Who’s smiling after South America?

The dust has settled on the WRC’s first south American double-header and wrc.com crunches the numbers to examine who was handing out high fives on the plane following Xion Rally Argentina and Copec Rally Chile.
Two rallies in three weeks meant 14 per cent of the season’s points were allocated either side of the Andes as April moved into May.
A double-double (two wins and two Power Stage wins) would have netted 60 drivers’ points and Citroën Racing star Sébastien Ogier came closest to that, heading back to Europe with 42 points to help him back into the championship lead.
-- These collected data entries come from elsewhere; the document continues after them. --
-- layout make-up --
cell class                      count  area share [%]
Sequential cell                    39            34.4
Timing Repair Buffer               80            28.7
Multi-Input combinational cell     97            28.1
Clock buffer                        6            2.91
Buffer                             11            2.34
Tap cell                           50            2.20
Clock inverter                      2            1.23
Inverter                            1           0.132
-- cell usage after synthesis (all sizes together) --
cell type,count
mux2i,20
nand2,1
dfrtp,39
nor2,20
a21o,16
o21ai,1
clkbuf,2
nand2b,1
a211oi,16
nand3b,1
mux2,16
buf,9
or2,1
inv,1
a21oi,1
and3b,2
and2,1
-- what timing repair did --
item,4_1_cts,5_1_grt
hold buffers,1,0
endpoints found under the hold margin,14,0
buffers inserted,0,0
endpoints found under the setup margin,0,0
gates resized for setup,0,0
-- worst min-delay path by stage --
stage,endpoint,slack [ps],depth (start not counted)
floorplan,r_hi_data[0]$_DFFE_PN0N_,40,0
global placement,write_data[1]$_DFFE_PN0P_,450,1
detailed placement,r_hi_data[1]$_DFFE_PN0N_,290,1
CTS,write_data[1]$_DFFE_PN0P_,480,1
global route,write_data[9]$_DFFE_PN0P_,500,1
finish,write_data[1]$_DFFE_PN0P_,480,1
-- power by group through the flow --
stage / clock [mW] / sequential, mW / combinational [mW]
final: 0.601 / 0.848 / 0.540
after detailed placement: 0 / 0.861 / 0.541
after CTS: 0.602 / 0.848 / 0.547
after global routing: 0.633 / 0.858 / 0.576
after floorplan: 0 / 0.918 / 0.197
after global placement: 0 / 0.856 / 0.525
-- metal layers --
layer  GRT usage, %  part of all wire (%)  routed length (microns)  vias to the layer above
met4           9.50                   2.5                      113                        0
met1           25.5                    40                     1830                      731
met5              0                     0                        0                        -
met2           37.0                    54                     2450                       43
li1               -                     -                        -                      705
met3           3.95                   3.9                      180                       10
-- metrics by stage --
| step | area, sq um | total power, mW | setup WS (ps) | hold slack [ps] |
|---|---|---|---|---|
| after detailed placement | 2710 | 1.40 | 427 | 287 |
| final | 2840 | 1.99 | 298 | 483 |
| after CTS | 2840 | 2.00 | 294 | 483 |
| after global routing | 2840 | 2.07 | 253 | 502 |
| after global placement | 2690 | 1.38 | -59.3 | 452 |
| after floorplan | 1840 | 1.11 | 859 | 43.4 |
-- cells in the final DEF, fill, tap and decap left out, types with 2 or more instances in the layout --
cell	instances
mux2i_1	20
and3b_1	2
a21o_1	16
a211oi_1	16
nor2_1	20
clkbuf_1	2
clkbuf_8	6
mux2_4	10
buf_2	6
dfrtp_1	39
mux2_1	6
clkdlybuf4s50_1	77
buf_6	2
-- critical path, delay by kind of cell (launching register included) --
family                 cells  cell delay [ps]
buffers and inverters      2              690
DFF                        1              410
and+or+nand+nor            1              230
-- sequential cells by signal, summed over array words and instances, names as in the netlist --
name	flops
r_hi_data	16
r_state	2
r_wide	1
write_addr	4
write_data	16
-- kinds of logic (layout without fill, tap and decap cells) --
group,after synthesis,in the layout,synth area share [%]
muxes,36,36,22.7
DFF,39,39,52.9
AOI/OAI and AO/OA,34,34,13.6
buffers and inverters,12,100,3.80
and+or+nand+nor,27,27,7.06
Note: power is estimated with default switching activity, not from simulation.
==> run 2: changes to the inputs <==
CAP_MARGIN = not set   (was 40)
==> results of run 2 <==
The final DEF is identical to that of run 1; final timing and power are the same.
[src/rtl/spi_pkg.sv]
// Shared types and helpers for the SPI slave with stream FIFOs.
package spi_pkg;

  typedef enum logic {
    IDLE   = 1'b0,
    ACTIVE = 1'b1
  } state_t;

  // {cpol, cpha}
  localparam logic [1:0] SPI_MODE0 = 2'b00;
  localparam logic [1:0] SPI_MODE1 = 2'b01;
  localparam logic [1:0] SPI_MODE2 = 2'b10;
  localparam logic [1:0] SPI_MODE3 = 2'b11;

  function automatic int level_width(input int depth);
    return $clog2(depth + 1);
  endfunction

endpackage

[src/rtl/spi_sync_fifo.sv]
// First-word-fall-through synchronous FIFO; head entry is always on rd_data.
module spi_sync_fifo
  import spi_pkg::*;
#(
  parameter int unsigned WIDTH = 8,
  parameter int unsigned DEPTH = 4
) (
  input  logic                          clk,
  input  logic                          rst_n,
  input  logic                          wr_en,
  input  logic [WIDTH-1:0]              wr_data,
  output logic                          full,
  input  logic                          rd_en,
  output logic [WIDTH-1:0]              rd_data,
  output logic                          empty,
  output logic [level_width(DEPTH)-1:0] level
);

  localparam int unsigned AW = $clog2(DEPTH);
  localparam int unsigned LW = level_width(DEPTH);

  logic [WIDTH-1:0] mem [DEPTH];
  logic [AW-1:0]    wr_ptr, rd_ptr;
  logic             do_push, do_pop;

  assign empty   = (level == '0);
  assign full    = (level == LW'(DEPTH));
  assign rd_data = mem[rd_ptr];
  assign do_pop  = rd_en && !empty;
  // A pop in the same cycle frees the slot, so a full FIFO can still accept.
  assign do_push = wr_en && (!full || do_pop);

  always_ff @(posedge clk) begin
    if (do_push) mem[wr_ptr] <= wr_data;
  end

  always_ff @(posedge clk) begin
    if (!rst_n) begin
      wr_ptr <= '0;
      rd_ptr <= '0;
      level  <= '0;
    end else begin
      if (do_push) wr_ptr <= wr_ptr + 1'b1;
      if (do_pop)  rd_ptr <= rd_ptr + 1'b1;
      if (do_push && !do_pop)      level <= level + 1'b1;
      else if (!do_push && do_pop) level <= level - 1'b1;
    end
  end

endmodule
[config.mk]
export PLATFORM = sky130hd
export DESIGN_NAME = div_16bit_check
export DESIGN_NICKNAME = d
export VERILOG_FILES = /design/src/rtl/div_pkg.sv /design/src/rtl/div_16bit_check.sv
export SDC_FILE = /design/constraint.sdc
export NUM_CORES = 1
export LEC_CHECK = 0
export CORE_MARGIN = 8
export CORE_UTILIZATION = 55
export DETAILED_ROUTE_END_ITERATION = 10
export GPL_ROUTABILITY_DRIVEN = 0
export GPL_TIMING_DRIVEN = 0
export PLACE_DENSITY_LB_ADDON = 0.08
export SYNTH_ARGS = -nofsm -noshare
export SYNTH_HDL_FRONTEND = slang
export SYNTH_SLANG_ARGS = --single-unit
[constraint.sdc]
create_clock -name clk -period 4.2 [get_ports clk]
set_clock_uncertainty 0.1 [all_clocks]
set_input_delay 0.63 -clock clk [delete_from_list [all_inputs] [get_ports clk]]
set_output_delay 0.63 -clock clk [all_outputs]
set_load 0.05 [all_outputs]
[src/rtl/div_pkg.sv]
// Shared constants and FSM state encoding for the 16-bit/8-bit divider family.
// The divider and its shift-add reconstructor both import this package.
package div_pkg;

    localparam int DIV_QW = 16;
    localparam int DIV_BW = 8;

    typedef enum logic [1:0] {
        IDLE = 2'd0,
        BUSY = 2'd1,
        DONE = 2'd2
    } div_state_t;

endpackage

[src/rtl/div_16bit_check.sv]
// Shift-add reconstructor: dividend = q*b + r, with a flag for whether the result
// fits back into the divider's QW-bit dividend range.
module div_16bit_check
    import div_pkg::*;
#(
    parameter int QW = DIV_QW,
    parameter int BW = DIV_BW
) (
    input  logic             clk,
    input  logic             rst,
    input  logic             in_valid,
    output logic             in_ready,
    input  logic [QW-1:0]    q,
    input  logic [BW-1:0]    b,
    input  logic [QW-1:0]    r,
    output logic             out_valid,
    input  logic             out_ready,
    output logic [QW+BW-1:0] dividend,
    output logic             fits
);

    localparam int CW = (BW > 1) ? $clog2(BW) : 1;
    localparam logic [CW-1:0] CNT_LAST = CW'(BW - 1);

    div_state_t       r_state;
    logic [QW+BW-1:0] r_acc;
    logic [QW+BW-1:0] r_mcand;
    logic [BW-1:0]    r_mplier;
    logic [CW-1:0]    r_cnt;
    logic [QW+BW-1:0] r_dividend;
    logic             r_fits;
    logic [QW+BW-1:0] w_accNext;

    // No early exit on zero multiplier bits, so latency is always exactly BW edges.
    assign w_accNext = r_acc + (r_mplier[0] ? r_mcand : '0);

    assign in_ready  = (r_state == IDLE) && !rst;
    assign out_valid = (r_state == DONE);
    assign dividend  = r_dividend;
    assign fits      = r_fits;

    always_ff @(posedge clk) begin
        if (rst) begin
            r_state    <= IDLE;
            r_acc      <= '0;
            r_mcand    <= '0;
            r_mplier   <= '0;
            r_cnt      <= '0;
            r_dividend <= '0;
            r_fits     <= 1'b0;
        end else begin
            case (r_state)
                IDLE: begin
                    if (in_valid) begin
                        r_acc    <= {{BW{1'b0}}, r};
                        r_mcand  <= {{BW{1'b0}}, q};
                        r_mplier <= b;
                        r_cnt    <= '0;
                        r_state  <= BUSY;
                    end
                end
                BUSY: begin
                    r_acc    <= w_accNext;
                    r_mcand  <= r_mcand << 1;
                    r_mplier <= r_mplier >> 1;
                    r_cnt    <= r_cnt + 1'b1;
                    if (r_cnt == CNT_LAST) begin
                        r_dividend <= w_accNext;
                        r_fits     <= (w_accNext[QW+BW-1:QW] == '0);
                        r_state    <= DONE;
                    end
                end
                DONE: begin
                    // Result registers are left alone on retire; only the state moves.
                    if (out_ready) begin
                        r_state <= IDLE;
                    end
                end
                default: r_state <= IDLE;
            endcase
        end
    end

endmodule
File: config.mk
export PLATFORM = sky130hd
export DESIGN_NAME = eth_tx_arbiter
export DESIGN_NICKNAME = d
export VERILOG_FILES = /design/src/rtl/eth_tx_arbiter.sv
export SDC_FILE = /design/constraint.sdc
export NUM_CORES = 1
export LEC_CHECK = 0
export BUFFER_PORTS_ARGS = -buffer_cell sky130_fd_sc_hd__buf_2
export CORE_MARGIN = 10
export CORE_UTILIZATION = 49
export CTS_CLUSTER_DIAMETER = 150
export DETAILED_ROUTE_END_ITERATION = 8
export PLACE_DENSITY_LB_ADDON = 0.05
export SETUP_SLACK_MARGIN = 0.2
export SYNTH_ARGS = -nofsm -noshare
export SYNTH_HDL_FRONTEND = slang
export SYNTH_SLANG_ARGS = --single-unit
File: constraint.sdc
create_clock -name clk -period 2.8 [get_ports clk]
set_input_delay 0.84 -clock clk [delete_from_list [all_inputs] [get_ports clk]]
set_output_delay 0.84 -clock clk [all_outputs]
set_load 0.01 [all_outputs]
File: src/rtl/eth_tx_arbiter.sv
// eth_tx_arbiter
// Shares one TX frame BRAM and one transmitter between NUM_REQ frame
// producers. A round-robin winner owns the BRAM write port until it signals
// load_done. Its frame length is then handed to the transmit block as a
// one-entry descriptor. A stuck client loses the grant after TIMEOUT cycles.

module eth_tx_arbiter #(
    parameter int NUM_REQ = 4,
    parameter int LEN_W   = 16,
    parameter int TIMEOUT = 1023
) (
    input  logic                     clk,
    input  logic                     reset,
    input  logic [NUM_REQ-1:0]       req,
    input  logic [NUM_REQ*LEN_W-1:0] req_len,
    input  logic [NUM_REQ-1:0]       load_done,
    input  logic                     send_data_re,
    input  logic                     tx_en,
    output logic [NUM_REQ-1:0]       grant,
    output logic                     send_data_empty,
    output logic [LEN_W-1:0]         tx_len,
    output logic                     busy,
    output logic [7:0]               timeout_cnt
);

    localparam int IDX_W = (NUM_REQ > 1) ? $clog2(NUM_REQ) : 1;
    localparam int TO_W  = (TIMEOUT > 1) ? $clog2(TIMEOUT + 1) : 1;

    localparam logic [IDX_W-1:0] LAST_IDX = IDX_W'(NUM_REQ - 1);
    // The counter starts at 0 in the first GRANT cycle, so the grant is
    // revoked on the edge where the counter would reach TIMEOUT.
    localparam logic [TO_W-1:0]  TO_LAST  = TO_W'(TIMEOUT - 1);

    typedef enum logic [2:0] {
        S_IDLE,
        S_GRANT,
        S_ISSUE,
        S_WAIT_START,
        S_WAIT_DONE
    } state_t;

    state_t             r_state;
    logic [IDX_W-1:0]   r_lastWinner;
    logic [IDX_W-1:0]   r_owner;
    logic [TO_W-1:0]    r_toCount;
    logic [NUM_REQ-1:0] r_grant;
    logic               r_sendEmpty;
    logic [LEN_W-1:0]   r_txLen;
    logic               r_busy;
    logic [7:0]         r_timeoutCnt;

    logic               w_found;
    logic [IDX_W-1:0]   w_winner;
    logic               w_ownerDone;
    logic [LEN_W-1:0]   w_ownerLen;

    // Round-robin search starting just after the last served client.
    always_comb begin : rrSearch
        int idx;
        idx      = 0;
        w_found  = 1'b0;
        w_winner = '0;
        for (int k = 1; k <= NUM_REQ; k++) begin
            idx = int'(r_lastWinner) + k;
            if (idx >= NUM_REQ) begin
                idx = idx - NUM_REQ;
            end
            if (!w_found && req[IDX_W'(idx)]) begin
                w_found  = 1'b1;
                w_winner = IDX_W'(idx);
            end
        end
    end

    // Completion strobe and frame length of the current owner only.
    always_comb begin
        w_ownerDone = load_done[r_owner];
        w_ownerLen  = req_len[r_owner*LEN_W +: LEN_W];
    end

    // Arbitration and descriptor hand-off state machine with registered outputs.
    always_ff @(posedge clk) begin
        if (reset) begin
            r_state      <= S_IDLE;
            r_grant      <= '0;
            r_sendEmpty  <= 1'b1;
            r_txLen      <= '0;
            r_busy       <= 1'b0;
            r_timeoutCnt <= '0;
            r_lastWinner <= LAST_IDX;
            r_owner      <= '0;
            r_toCount    <= '0;
        end else begin
            case (r_state)
                S_IDLE: begin
                    if (w_found) begin
                        r_owner   <= w_winner;
                        r_grant   <= NUM_REQ'(1) << w_winner;
                        r_toCount <= '0;
                        r_busy    <= 1'b1;
                        r_state   <= S_GRANT;
                    end
                end

                S_GRANT: begin
                    // Completion wins over a timeout landing on the same edge.
                    if (w_ownerDone) begin
                        r_txLen     <= w_ownerLen;
                        r_grant     <= '0;
                        r_sendEmpty <= 1'b0;
                        r_state     <= S_ISSUE;
                    end else if (r_toCount == TO_LAST) begin
                        r_grant      <= '0;
                        if (r_timeoutCnt != 8'hFF) begin
                            r_timeoutCnt <= r_timeoutCnt + 8'd1;
                        end
                        r_lastWinner <= r_owner;
                        r_busy       <= 1'b0;
                        r_state      <= S_IDLE;
                    end else begin
                        r_toCount <= r_toCount + TO_W'(1);
                    end
                end

                S_ISSUE: begin
                    // The descriptor is already visible here, so an early
                    // pop is accepted rather than lost.
                    if (send_data_re) begin
                        r_sendEmpty <= 1'b1;
                        r_state     <= S_WAIT_DONE;
                    end else begin
                        r_state     <= S_WAIT_START;
                    end
                end

                S_WAIT_START: begin
                    if (send_data_re) begin
                        r_sendEmpty <= 1'b1;
                        r_state     <= S_WAIT_DONE;
                    end
                end

                S_WAIT_DONE: begin
                    if (!tx_en) begin
                        r_lastWinner <= r_owner;
                        r_busy       <= 1'b0;
                        r_state      <= S_IDLE;
                    end
                end

                default: begin
                    r_state     <= S_IDLE;
                    r_grant     <= '0;
                    r_sendEmpty <= 1'b1;
                    r_busy      <= 1'b0;
                end
            endcase
        end
    end

    assign grant           = r_grant;
    assign send_data_empty = r_sendEmpty;
    assign tx_len          = r_txLen;
    assign busy            = r_busy;
    assign timeout_cnt     = r_timeoutCnt;

endmodule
Ott Tänak scored 35, 30 of which came from the Toyota Gazoo Racing driver’s domination in Chile.
Top of the table heading across the Atlantic, Hyundai’s Thierry Neuville made a superb start, taking 28 points west through the mountains from Villa Carlos Paz to Concepción. But that was as good as it would get for the Belgian, after he crashed in Chile.
Hyundai scored most points in the manufacturers’ championship. A one-two for Neuville and Andreas Mikkelsen was the best possible start in Argentina and Sébastien Loeb’s Chile podium strengthened that score to 64 from a possible 84 points.
In terms of stage wins, the Argentine-Chile combo mirrored a common theme across the last 18 months. That theme is focused on one man: Tänak. Thirty-three of the planned 34 stages ran (SS3, Amboy-Yacanto was cancelled for safety reasons in Argentina) and the Yaris driver won 11 of them – one in three.
Neuville was next best with six wins, that score coming despite him only completing 24 stages. Ogier won five with Kris Meeke and Loeb next up on four each.
Loeb only competed in Chile so his stage win percentage is second only to Tänak. On his way to a maiden Hyundai podium, the nine-time champion scored four stages wins, equating to 25 per cent, compared with Tänak’s winning figure of 33.
Toyota was the most successful team, winning 48 per cent of the stages, or 16 out of 33.